**Assigned task**
How many lines in the data below contain the word "group"? State only the number.

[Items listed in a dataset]
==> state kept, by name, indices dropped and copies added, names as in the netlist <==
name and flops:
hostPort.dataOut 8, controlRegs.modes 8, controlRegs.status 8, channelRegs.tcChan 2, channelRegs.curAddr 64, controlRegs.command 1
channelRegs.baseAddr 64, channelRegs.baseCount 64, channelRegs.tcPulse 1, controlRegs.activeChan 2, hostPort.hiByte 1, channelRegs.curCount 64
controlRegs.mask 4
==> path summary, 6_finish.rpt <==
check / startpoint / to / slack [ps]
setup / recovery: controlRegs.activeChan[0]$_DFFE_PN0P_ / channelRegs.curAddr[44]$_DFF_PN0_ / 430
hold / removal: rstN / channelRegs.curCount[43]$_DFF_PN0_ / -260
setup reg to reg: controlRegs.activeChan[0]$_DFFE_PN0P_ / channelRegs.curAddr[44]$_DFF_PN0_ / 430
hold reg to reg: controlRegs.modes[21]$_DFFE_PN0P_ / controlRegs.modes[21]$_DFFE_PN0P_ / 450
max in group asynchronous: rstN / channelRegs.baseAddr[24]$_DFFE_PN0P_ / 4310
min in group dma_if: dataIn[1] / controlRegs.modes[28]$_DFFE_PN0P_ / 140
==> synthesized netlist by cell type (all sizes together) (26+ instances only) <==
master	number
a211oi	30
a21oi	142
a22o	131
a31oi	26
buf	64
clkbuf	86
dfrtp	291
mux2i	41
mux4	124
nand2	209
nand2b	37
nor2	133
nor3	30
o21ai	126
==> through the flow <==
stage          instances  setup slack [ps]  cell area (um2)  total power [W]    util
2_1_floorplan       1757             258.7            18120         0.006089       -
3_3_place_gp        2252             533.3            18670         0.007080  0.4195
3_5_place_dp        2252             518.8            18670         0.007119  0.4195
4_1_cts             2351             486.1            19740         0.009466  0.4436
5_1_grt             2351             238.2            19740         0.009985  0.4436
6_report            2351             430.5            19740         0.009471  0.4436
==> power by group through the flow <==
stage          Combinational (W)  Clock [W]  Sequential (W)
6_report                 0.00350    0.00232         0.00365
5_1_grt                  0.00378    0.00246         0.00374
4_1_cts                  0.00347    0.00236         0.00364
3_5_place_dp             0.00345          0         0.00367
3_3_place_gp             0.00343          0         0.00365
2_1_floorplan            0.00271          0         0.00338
==> config.mk <==
export PLATFORM = sky130hd
export DESIGN_NAME = rv_core
export DESIGN_NICKNAME = d
export VERILOG_FILES = /design/src/rv_pkg.sv /design/src/alu.sv /design/src/reg_file.sv /design/src/fetch_stage.sv /design/src/decode_stage.sv /design/src/execute_stage.sv /design/src/rv_core.sv
export SDC_FILE = /design/constraint.sdc
export NUM_CORES = 2
export LEC_CHECK = 0
export BUFFER_PORTS_ARGS = -buffer_cell sky130_fd_sc_hd__buf_2
export CORE_MARGIN = 2
export CORE_UTILIZATION = 55
export CTS_BUF_LIST = sky130_fd_sc_hd__clkbuf_4 sky130_fd_sc_hd__clkbuf_8
export CTS_CLUSTER_SIZE = 8
export DETAILED_ROUTE_END_ITERATION = 8
export PLACE_DENSITY = 0.79
export SYNTH_ARGS = -nofsm -noshare
export SYNTH_HDL_FRONTEND = slang
export SYNTH_HIERARCHICAL = 1
export SYNTH_SLANG_ARGS = --single-unit
==> constraint.sdc <==
create_clock -name clk -period 9.85 [get_ports clk]
set_clock_uncertainty 0.2 [all_clocks]
set_input_delay 1.4775 -clock clk [delete_from_list [all_inputs] [get_ports clk]]
set_output_delay 1.4775 -clock clk [all_outputs]
set_load 0.005 [all_outputs]
==> src/rv_pkg.sv <==
package rv_pkg;

    // ==========================================================
    // Basic constants
    // ==========================================================

    localparam int XLEN = 32;

    // addi x0,x0,0
    localparam logic [XLEN-1:0] NOP_WORD = 32'h0000_0013;

    // Only the opcodes this core executes
    typedef enum logic [6:0] {
        OP     = 7'b0110011,
        OP_IMM = 7'b0010011,
        LUI    = 7'b0110111,
        AUIPC  = 7'b0010111,
        BRANCH = 7'b1100011,
        JAL    = 7'b1101111,
        JALR   = 7'b1100111
    } opcode_e;

    // Encoded as {funct7[5], funct3} so decode is a plain concatenation
    typedef enum logic [3:0] {
        ADD  = 4'b0000,
        SUB  = 4'b1000,
        SLL  = 4'b0001,
        SLT  = 4'b0010,
        SLTU = 4'b0011,
        XOR  = 4'b0100,
        SRL  = 4'b0101,
        SRA  = 4'b1101,
        OR   = 4'b0110,
        AND  = 4'b0111
    } alu_op_e;

    // ==========================================================
    // Instruction formats
    // ==========================================================

    typedef struct packed {
        logic [6:0] funct7;
        logic [4:0] rs2;
        logic [4:0] rs1;
        logic [2:0] funct3;
        logic [4:0] rd;
        opcode_e    opcode;
    } r_fmt_t;

    typedef struct packed {
        logic [11:0] imm_11_0;
        logic [4:0]  rs1;
        logic [2:0]  funct3;
        logic [4:0]  rd;
        opcode_e     opcode;
    } i_fmt_t;

    typedef struct packed {
        logic       imm_12;
        logic [5:0] imm_10_5;
        logic [4:0] rs2;
        logic [4:0] rs1;
        logic [2:0] funct3;
        logic [3:0] imm_4_1;
        logic       imm_11;
        opcode_e    opcode;
    } b_fmt_t;

    typedef struct packed {
        logic [19:0] imm_31_12;
        logic [4:0]  rd;
        opcode_e     opcode;
    } u_fmt_t;

    typedef struct packed {
        logic       imm_20;
        logic [9:0] imm_10_1;
        logic       imm_11;
        logic [7:0] imm_19_12;
        logic [4:0] rd;
        opcode_e    opcode;
    } j_fmt_t;

    // One word, five views
    typedef union packed {
        r_fmt_t r;
        i_fmt_t i;
        b_fmt_t b;
        u_fmt_t u;
        j_fmt_t j;
    } instr_t;

    // ==========================================================
    // Pipeline payloads
    // ==========================================================

    typedef struct packed {
        logic    reg_write;
        logic    alu_src;      // Operand B from immediate
        logic    auipc;
        logic    lui;
        logic    branch;
        logic    jal;
        logic    jalr;
        alu_op_e alu_op;
    } ctrl_t;

    typedef struct packed {
        logic [XLEN-1:0] pc;
        logic [XLEN-1:0] pc_plus_4;
        instr_t          instr;
    } if_id_t;

    typedef struct packed {
        logic [XLEN-1:0] pc;
        logic [XLEN-1:0] pc_plus_4;
        logic [4:0]      rs1;
        logic [4:0]      rs2;
        logic [4:0]      rd;
        logic [2:0]      funct3;
        logic [XLEN-1:0] rdata1;
        logic [XLEN-1:0] rdata2;
        logic [XLEN-1:0] imm;
        ctrl_t           ctrl;
    } id_ex_t;

    typedef struct packed {
        logic            valid;
        logic [4:0]      rd;
        logic            reg_write;
        logic [XLEN-1:0] value;
        logic [XLEN-1:0] pc;
    } wb_t;

    typedef struct packed {
        logic            taken;
        logic [XLEN-1:0] target;
    } redirect_t;

endpackage

==> src/alu.sv <==
module alu (
    input  rv_pkg::alu_op_e op_i,
    input  logic [31:0]     a_i,
    input  logic [31:0]     b_i,
    output logic [31:0]     result_o
);

    logic [4:0] shamt;

    assign shamt = b_i[4:0];

    always_comb begin
        case (op_i)
            rv_pkg::ADD:  result_o = a_i + b_i;
            rv_pkg::SUB:  result_o = a_i - b_i;
            rv_pkg::SLL:  result_o = a_i << shamt;
            rv_pkg::SLT: begin
                result_o = {31'b0, $signed(a_i) < $signed(b_i)};
            end
            rv_pkg::SLTU: begin
                result_o = {31'b0, a_i < b_i};
            end
            rv_pkg::XOR:  result_o = a_i ^ b_i;
            rv_pkg::SRL:  result_o = a_i >> shamt;
            rv_pkg::SRA: begin
                result_o = $unsigned($signed(a_i) >>> shamt);  // Sign fill
            end
            rv_pkg::OR:   result_o = a_i | b_i;
            rv_pkg::AND:  result_o = a_i & b_i;
            default:      result_o = a_i + b_i;
        endcase
    end

endmodule

==> src/reg_file.sv <==
module reg_file (
    input  logic        clk,
    input  logic        rst_i,
    input  logic [4:0]  raddr1_i,
    input  logic [4:0]  raddr2_i,
    input  rv_pkg::wb_t wb_i,
    output logic [31:0] rdata1_o,
    output logic [31:0] rdata2_o
);

    logic [31:0] regs [1:31];  // x0 is not stored
    logic        we;

    // Decode already drops writes to x0
    assign we = wb_i.valid && wb_i.reg_write;

    always_ff @(posedge clk) begin
        if (rst_i) begin
            for (int i = 1; i < 32; i++) begin
                regs[i] <= '0;
            end
        end else if (we) begin
            regs[wb_i.rd] <= wb_i.value;
        end
    end

    // Read ports with write-through
    always_comb begin
        rdata1_o = '0;
        rdata2_o = '0;
        if (raddr1_i != 5'd0) begin
            rdata1_o = (we && wb_i.rd == raddr1_i) ? wb_i.value : regs[raddr1_i];
        end
        if (raddr2_i != 5'd0) begin
            rdata2_o = (we && wb_i.rd == raddr2_i) ? wb_i.value : regs[raddr2_i];
        end
    end

endmodule

==> src/fetch_stage.sv <==
module fetch_stage #(
    parameter logic [31:0] RESET_PC = 32'h0000_0000
)(
    input  logic              clk,
    input  logic              rst_i,
    input  rv_pkg::redirect_t redirect_i,
    output logic [31:0]       imem_addr_o,
    input  logic [31:0]       imem_data_i,
    output rv_pkg::if_id_t    if_id_o
);

    logic [31:0] pc;
    logic [31:0] pc_plus_4;
    logic [31:0] next_pc;

    assign pc_plus_4 = pc + 32'd4;
    assign next_pc   = redirect_i.taken ? redirect_i.target : pc_plus_4;

    always_ff @(posedge clk) begin
        if (rst_i) begin
            pc <= RESET_PC;
        end else begin
            pc <= next_pc;
        end
    end

    assign imem_addr_o = pc;  // Word is back before the next edge

    // ==========================================================
    // IF/ID register
    // ==========================================================

    always_ff @(posedge clk) begin
        if_id_o.pc        <= pc;
        if_id_o.pc_plus_4 <= pc_plus_4;
        if_id_o.instr     <= imem_data_i;
        if (rst_i || redirect_i.taken) begin
            if_id_o.instr <= rv_pkg::NOP_WORD;  // Squash the wrong-path fetch
        end
    end

endmodule

==> src/decode_stage.sv <==
module decode_stage (
    input  logic              clk,
    input  logic              rst_i,
    input  rv_pkg::if_id_t    if_id_i,
    input  rv_pkg::wb_t       wb_i,
    input  rv_pkg::redirect_t redirect_i,
    output rv_pkg::id_ex_t    id_ex_o
);

    rv_pkg::instr_t instr;
    rv_pkg::ctrl_t  ctrl;
    rv_pkg::id_ex_t id_ex_d;
    logic [31:0]    imm;
    logic [31:0]    rdata1;
    logic [31:0]    rdata2;

    assign instr = if_id_i.instr;

    reg_file reg_file_inst (
        .clk      (clk),
        .rst_i    (rst_i),
        .raddr1_i (instr.r.rs1),
        .raddr2_i (instr.r.rs2),
        .wb_i     (wb_i),
        .rdata1_o (rdata1),
        .rdata2_o (rdata2)
    );

    // ==========================================================
    // Control and immediate decode
    // ==========================================================

    always_comb begin
        ctrl        = '0;
        ctrl.alu_op = rv_pkg::ADD;
        imm         = '0;
        case (instr.r.opcode)
            rv_pkg::OP: begin
                ctrl.reg_write = 1'b1;
                ctrl.alu_op    = rv_pkg::alu_op_e'({instr.r.funct7[5], instr.r.funct3});
            end
            rv_pkg::OP_IMM: begin
                ctrl.reg_write = 1'b1;
                ctrl.alu_src   = 1'b1;
                // Bit 30 is immediate data except for SRAI
                ctrl.alu_op    = rv_pkg::alu_op_e'({
                    (instr.r.funct3 == 3'b101) & instr.r.funct7[5], instr.r.funct3});
                imm = {{20{instr.i.imm_11_0[11]}}, instr.i.imm_11_0};
            end
            rv_pkg::LUI: begin
                ctrl.reg_write = 1'b1;
                ctrl.lui       = 1'b1;
                imm = {instr.u.imm_31_12, 12'b0};
            end
            rv_pkg::AUIPC: begin
                ctrl.reg_write = 1'b1;
                ctrl.auipc     = 1'b1;  // PC + upper immediate through the ALU
                ctrl.alu_src   = 1'b1;
                imm = {instr.u.imm_31_12, 12'b0};
            end
            rv_pkg::BRANCH: begin
                ctrl.branch = 1'b1;
                imm = {{19{instr.b.imm_12}}, instr.b.imm_12, instr.b.imm_11,
                       instr.b.imm_10_5, instr.b.imm_4_1, 1'b0};
            end
            rv_pkg::JAL: begin
                ctrl.reg_write = 1'b1;
                ctrl.jal       = 1'b1;
                imm = {{11{instr.j.imm_20}}, instr.j.imm_20, instr.j.imm_19_12,
                       instr.j.imm_11, instr.j.imm_10_1, 1'b0};
            end
            rv_pkg::JALR: begin
                ctrl.reg_write = 1'b1;
                ctrl.jalr      = 1'b1;
                imm = {{20{instr.i.imm_11_0[11]}}, instr.i.imm_11_0};
            end
            default: ;  // Unknown opcodes behave as NOP
        endcase
        if (instr.r.rd == 5'd0) begin
            ctrl.reg_write = 1'b0;
        end
    end

    always_comb begin
        id_ex_d.pc        = if_id_i.pc;
        id_ex_d.pc_plus_4 = if_id_i.pc_plus_4;
        id_ex_d.rs1       = instr.r.rs1;
        id_ex_d.rs2       = instr.r.rs2;
        id_ex_d.rd        = instr.r.rd;
        id_ex_d.funct3    = instr.r.funct3;
        id_ex_d.rdata1    = rdata1;
        id_ex_d.rdata2    = rdata2;
        id_ex_d.imm       = imm;
        id_ex_d.ctrl      = ctrl;
    end

    // ==========================================================
    // ID/EX register
    // ==========================================================

    always_ff @(posedge clk) begin
        id_ex_o <= id_ex_d;
        if (rst_i || redirect_i.taken) begin
            id_ex_o.ctrl <= '0;  // Bubble
        end
    end

endmodule

==> src/execute_stage.sv <==
module execute_stage (
    input  logic              clk,
    input  logic              rst_i,
    input  rv_pkg::id_ex_t    id_ex_i,
    output rv_pkg::redirect_t redirect_o,
    output rv_pkg::wb_t       wb_o
);

    rv_pkg::ctrl_t ctrl;
    logic [31:0]   rs1_val;
    logic [31:0]   rs2_val;
    logic [31:0]   op_a;
    logic [31:0]   op_b;
    logic [31:0]   alu_result;
    logic [31:0]   jump_base;
    logic [31:0]   jump_sum;
    logic [31:0]   result;
    logic          branch_cond;

    assign ctrl = id_ex_i.ctrl;

    // ==========================================================
    // Forwarding from write-back
    // ==========================================================

    assign rs1_val = (wb_o.valid && wb_o.reg_write && wb_o.rd == id_ex_i.rs1)
                   ? wb_o.value : id_ex_i.rdata1;
    assign rs2_val = (wb_o.valid && wb_o.reg_write && wb_o.rd == id_ex_i.rs2)
                   ? wb_o.value : id_ex_i.rdata2;

    assign op_a = ctrl.auipc   ? id_ex_i.pc  : rs1_val;
    assign op_b = ctrl.alu_src ? id_ex_i.imm : rs2_val;

    alu alu_inst (
        .op_i     (ctrl.alu_op),
        .a_i      (op_a),
        .b_i      (op_b),
        .result_o (alu_result)
    );

    // ==========================================================
    // Branch and jump resolution
    // ==========================================================

    always_comb begin
        case (id_ex_i.funct3)
            3'b000:  branch_cond = rs1_val == rs2_val;                    // BEQ
            3'b001:  branch_cond = rs1_val != rs2_val;                    // BNE
            3'b100:  branch_cond = $signed(rs1_val) < $signed(rs2_val);   // BLT
            3'b101:  branch_cond = $signed(rs1_val) >= $signed(rs2_val);  // BGE
            3'b110:  branch_cond = rs1_val < rs2_val;                     // BLTU
            3'b111:  branch_cond = rs1_val >= rs2_val;                    // BGEU
            default: branch_cond = 1'b0;
        endcase
    end

    assign jump_base = ctrl.jalr ? rs1_val : id_ex_i.pc;
    assign jump_sum  = jump_base + id_ex_i.imm;

    assign redirect_o.taken  = (ctrl.branch && branch_cond) || ctrl.jal || ctrl.jalr;
    assign redirect_o.target = {jump_sum[31:1], jump_sum[0] & ~ctrl.jalr};

    // Link value for jumps, upper immediate for LUI
    assign result = ctrl.lui                ? id_ex_i.imm       :
                    (ctrl.jal || ctrl.jalr) ? id_ex_i.pc_plus_4 :
                                              alu_result;

    // ==========================================================
    // EX/WB register
    // ==========================================================

    always_ff @(posedge clk) begin
        if (rst_i) begin
            wb_o.valid     <= 1'b0;
            wb_o.reg_write <= 1'b0;
        end else begin
            wb_o.valid     <= ctrl.reg_write;
            wb_o.reg_write <= ctrl.reg_write;
        end
        wb_o.rd    <= id_ex_i.rd;
        wb_o.value <= result;
        wb_o.pc    <= id_ex_i.pc;
    end

endmodule

==> src/rv_core.sv <==
module rv_core #(
    parameter logic [31:0] RESET_PC = 32'h0000_0000
)(
    input  logic        clk,
    input  logic        rst_i,
    output logic [31:0] imem_addr_o,
    input  logic [31:0] imem_data_i,
    output logic        retire_valid_o,
    output logic [31:0] retire_pc_o,
    output logic [4:0]  retire_rd_o,
    output logic [31:0] retire_value_o
);

    rv_pkg::if_id_t    if_id;
    rv_pkg::id_ex_t    id_ex;
    rv_pkg::redirect_t redirect;
    rv_pkg::wb_t       wb;

    fetch_stage #(
        .RESET_PC (RESET_PC)
    ) fetch_inst (
        .clk         (clk),
        .rst_i       (rst_i),
        .redirect_i  (redirect),
        .imem_addr_o (imem_addr_o),
        .imem_data_i (imem_data_i),
        .if_id_o     (if_id)
    );

    decode_stage decode_inst (
        .clk        (clk),
        .rst_i      (rst_i),
        .if_id_i    (if_id),
        .wb_i       (wb),
        .redirect_i (redirect),
        .id_ex_o    (id_ex)
    );

    execute_stage execute_inst (
        .clk        (clk),
        .rst_i      (rst_i),
        .id_ex_i    (id_ex),
        .redirect_o (redirect),
        .wb_o       (wb)
    );

    // Retire trace straight off the write-back register
    assign retire_valid_o = wb.valid;
    assign retire_pc_o    = wb.pc;
    assign retire_rd_o    = wb.rd;
    assign retire_value_o = wb.value;

endmodule

* Yosys cells after proc, flatten, opt, wreduce, memory -nomap -nowiden *
Memories as Yosys holds them, arrays and structs flattened. A register that Yosys moved wholly into a read port is not among the register bits.
Index checks and enable logic that the tools add are counted.

word-level totals
  register bits after elaboration = 387
  bits in writable memories = 992
  output and inout port bits = 102
  logic and storage cells = 123
  memories kept = 1

memories
  name                            words  bits a word  read ports  clocked after memory_dff  write ports  RTL line        text
  decode_inst.reg_file_inst.regs  31     32           2           2                         31           reg_file.sv:11  logic [31:0] regs [1:31];

cells by class
  add/sub/neg operators = 4
  order comparisons = 6
  equality and inequality tests = 28
  shift operators = 3
  multiplexer cells = 31
  bitwise operators = 6
  reductions and logical operators = 19

operator list
  kind                   number
  $mux 32                11
  $pmux 32 s9            1
  $lt 32x32->1           4
  $pmux 32 s4            1
  $add 32x32->32         2
  $ge 32x32->1           2
  $add 32x3->32 const B  1
  $and 32x32->32         1
  $eq 32x32->1           1
  $ne 32x32->1           1
  $or 32x32->32          1
  $reduce_or 32->1       1
  $shl 32x5->32          1
  $shr 32x5->32          1
  $sshr 32x5->32         1
  $sub 32x32->32         1
  $xor 32x32->32         1
  $eq 7x7->1 const B     3
  $eq 5x5->1             4
  $eq 4x3->1 const B     4
  $eq 3x3->1 const B     5
  $mux 5                 3
  $eq 7x5->1 const B     2
  $eq 7x6->1 const B     2
  other kinds (16)       42

* Longest topological paths before layout *
  depth in word-level cells = 10
  gate-level depth with buffers = 25
  gate-level depth less buffers = 20

* Cells and area by module *
The synthesis kept the hierarchy.

modules (own cells, without submodules)
  module         times used  cells an instance  area each (µm²)
  reg_file       1           3797               55383.1
  alu            1           1276               8962.3
  execute_stage  1           695                6401.1
  decode_stage   1           278                4406.7
  fetch_stage    1           367                4055.1

* Worst setup path after synthesis *
Ideal clock, no wire load.

  kind = flip-flop to flip-flop
  start = register execute_inst/wb_o[66] in the netlist's numbering
  end = register execute_inst/wb_o[51] in the netlist's numbering
  setup time = 0.128 ns
  data arrival time = 5.093 ns
  required time = 9.522 ns
  slack = 4.428 ns
  cell stages (with the launch flop) = 25
  buffers on the path = 7
  period minus slack after synthesis = 5.422 ns
  cell sequence = dfxtp_1 -> xor2_1 -> nor4_1 -> and3_1 -> clkbuf_1 -> buf_2 -> mux2i_1 -> mux2i_1 -> buf_2 -> inv_2 -> buf_2 -> buf_2 -> buf_2 -> ha_1 -> buf_2 -> nor4_2 -> o31a_2 -> o21ai_2 -> o31a_2 -> nor2_2 -> a211oi_2 -> a221o_1 -> a221o_1 -> mux2i_1 -> o21ai_0

between the ends
  longest elaborated chain between the ends = 8

ends and longest elaborated chain
  element                                 RTL line              text
  start, declared                         execute_stage.sv:6    output rv_pkg::wb_t wb_o
  $eq 5x5->1 *                            execute_stage.sv:28   assign rs2_val = (wb_o.valid && wb_o.reg_write && wb_o.rd == id_ex_i.rs2)
  $logic_and 1x1->1 *                     execute_stage.sv:28
  $mux 32 *                               execute_stage.sv:29   ? wb_o.value : id_ex_i.rdata2;
  $mux 32 *                               execute_stage.sv:32   assign op_b = ctrl.alu_src ? id_ex_i.imm : rs2_val;
  via execute_inst.op_b[2]                execute_stage.sv:13   logic [31:0] op_b;
  $add 32x32->32 (tied with other cells)  alu.sv:14, alu.sv:30
  $pmux 32 s9 *                           alu.sv:13             case (op_i)
  via execute_inst.alu_result[19]         execute_stage.sv:14   logic [31:0] alu_result;
  $mux 32 *                               execute_stage.sv:65   (ctrl.jal || ctrl.jalr) ? id_ex_i.pc_plus_4 :
  $mux 32 *                               execute_stage.sv:64   assign result = ctrl.lui ? id_ex_i.imm :
  via execute_inst.result[19]             execute_stage.sv:17   logic [31:0] result;

Mark *: on every way through the listed nets, which the timed path passes. The rest lies on a longest branch.
A chain may end at the register's enable or synchronous reset.
==> src/lsu_pkg.sv <==
// Shared definitions for the load/store unit
// Data width, data RAM depth, access size and APB state encodings

package lsu_pkg;

  //////////////////////////////////////////////////////////////////////
  // Widths and depths
  //////////////////////////////////////////////////////////////////////

  // Data and address width, RV32 only
  localparam int XLEN = 32;

  // Data RAM depth in words
  localparam int RAM_WORDS = 256;

  // Word index width for the data RAM
  localparam int RAM_AW = $clog2(RAM_WORDS);

  //////////////////////////////////////////////////////////////////////
  // Encodings
  //////////////////////////////////////////////////////////////////////

  // Access size as issued by the CPU
  // Codes above DWORD are unused and treated as misaligned
  typedef enum logic [2:0] {
    BYTE  = 3'd0,
    HWORD = 3'd1,
    WORD  = 3'd2,
    DWORD = 3'd3
  } mem_size_t;

  // APB master phases
  typedef enum logic [1:0] {
    IDLE   = 2'd0,
    SETUP  = 2'd1,
    ACCESS = 2'd2
  } apb_state_t;

endpackage

==> src/lsu_data_align.sv <==
// Byte-lane steering between the CPU and the 32-bit data bus
// Store side replicates data and builds strobes
// Load side shifts down and extends

`timescale 1ns/1ps

module lsu_data_align import lsu_pkg::*; (
  // Store direction
  input  mem_size_t       size,
  input  logic [1:0]      byte_ofs,
  input  logic [XLEN-1:0] wdata,
  output logic [XLEN-1:0] lane_wdata,
  output logic [3:0]      lane_strb,

  // Load direction
  input  mem_size_t       rd_size,
  input  logic [1:0]      rd_ofs,
  input  logic            rd_unsigned,
  input  logic [XLEN-1:0] raw_rdata,
  output logic [XLEN-1:0] rdata
);

  // Read word with the addressed byte moved to lane 0
  logic [XLEN-1:0] rd_shifted;

  //////////////////////////////////////////////////////////////////////
  // Store lanes
  //////////////////////////////////////////////////////////////////////

  // Data goes to every lane, strobes pick the real target
  always_comb begin
    case (size)
      BYTE: begin
        lane_wdata = {4{wdata[7:0]}};
        lane_strb  = 4'b0001 << byte_ofs;
      end
      HWORD: begin
        lane_wdata = {2{wdata[15:0]}};
        // Offset bit 0 is clear for any aligned halfword
        lane_strb  = 4'b0011 << byte_ofs;
      end
      WORD: begin
        lane_wdata = wdata;
        lane_strb  = 4'b1111;
      end
      default: begin
        // Misaligned sizes never reach the bus
        lane_wdata = wdata;
        lane_strb  = 4'b0000;
      end
    endcase
  end

  //////////////////////////////////////////////////////////////////////
  // Load extraction
  //////////////////////////////////////////////////////////////////////

  // Shift by offset times eight bits
  assign rd_shifted = raw_rdata >> {rd_ofs, 3'b000};

  always_comb begin
    case (rd_size)
      BYTE: begin
        if (rd_unsigned) begin
          rdata = {{(XLEN-8){1'b0}}, rd_shifted[7:0]};
        end else begin
          rdata = {{(XLEN-8){rd_shifted[7]}}, rd_shifted[7:0]};
        end
      end
      HWORD: begin
        if (rd_unsigned) begin
          rdata = {{(XLEN-16){1'b0}}, rd_shifted[15:0]};
        end else begin
          rdata = {{(XLEN-16){rd_shifted[15]}}, rd_shifted[15:0]};
        end
      end
      // Full word as read
      default: rdata = raw_rdata;
    endcase
  end

endmodule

**Result below**
3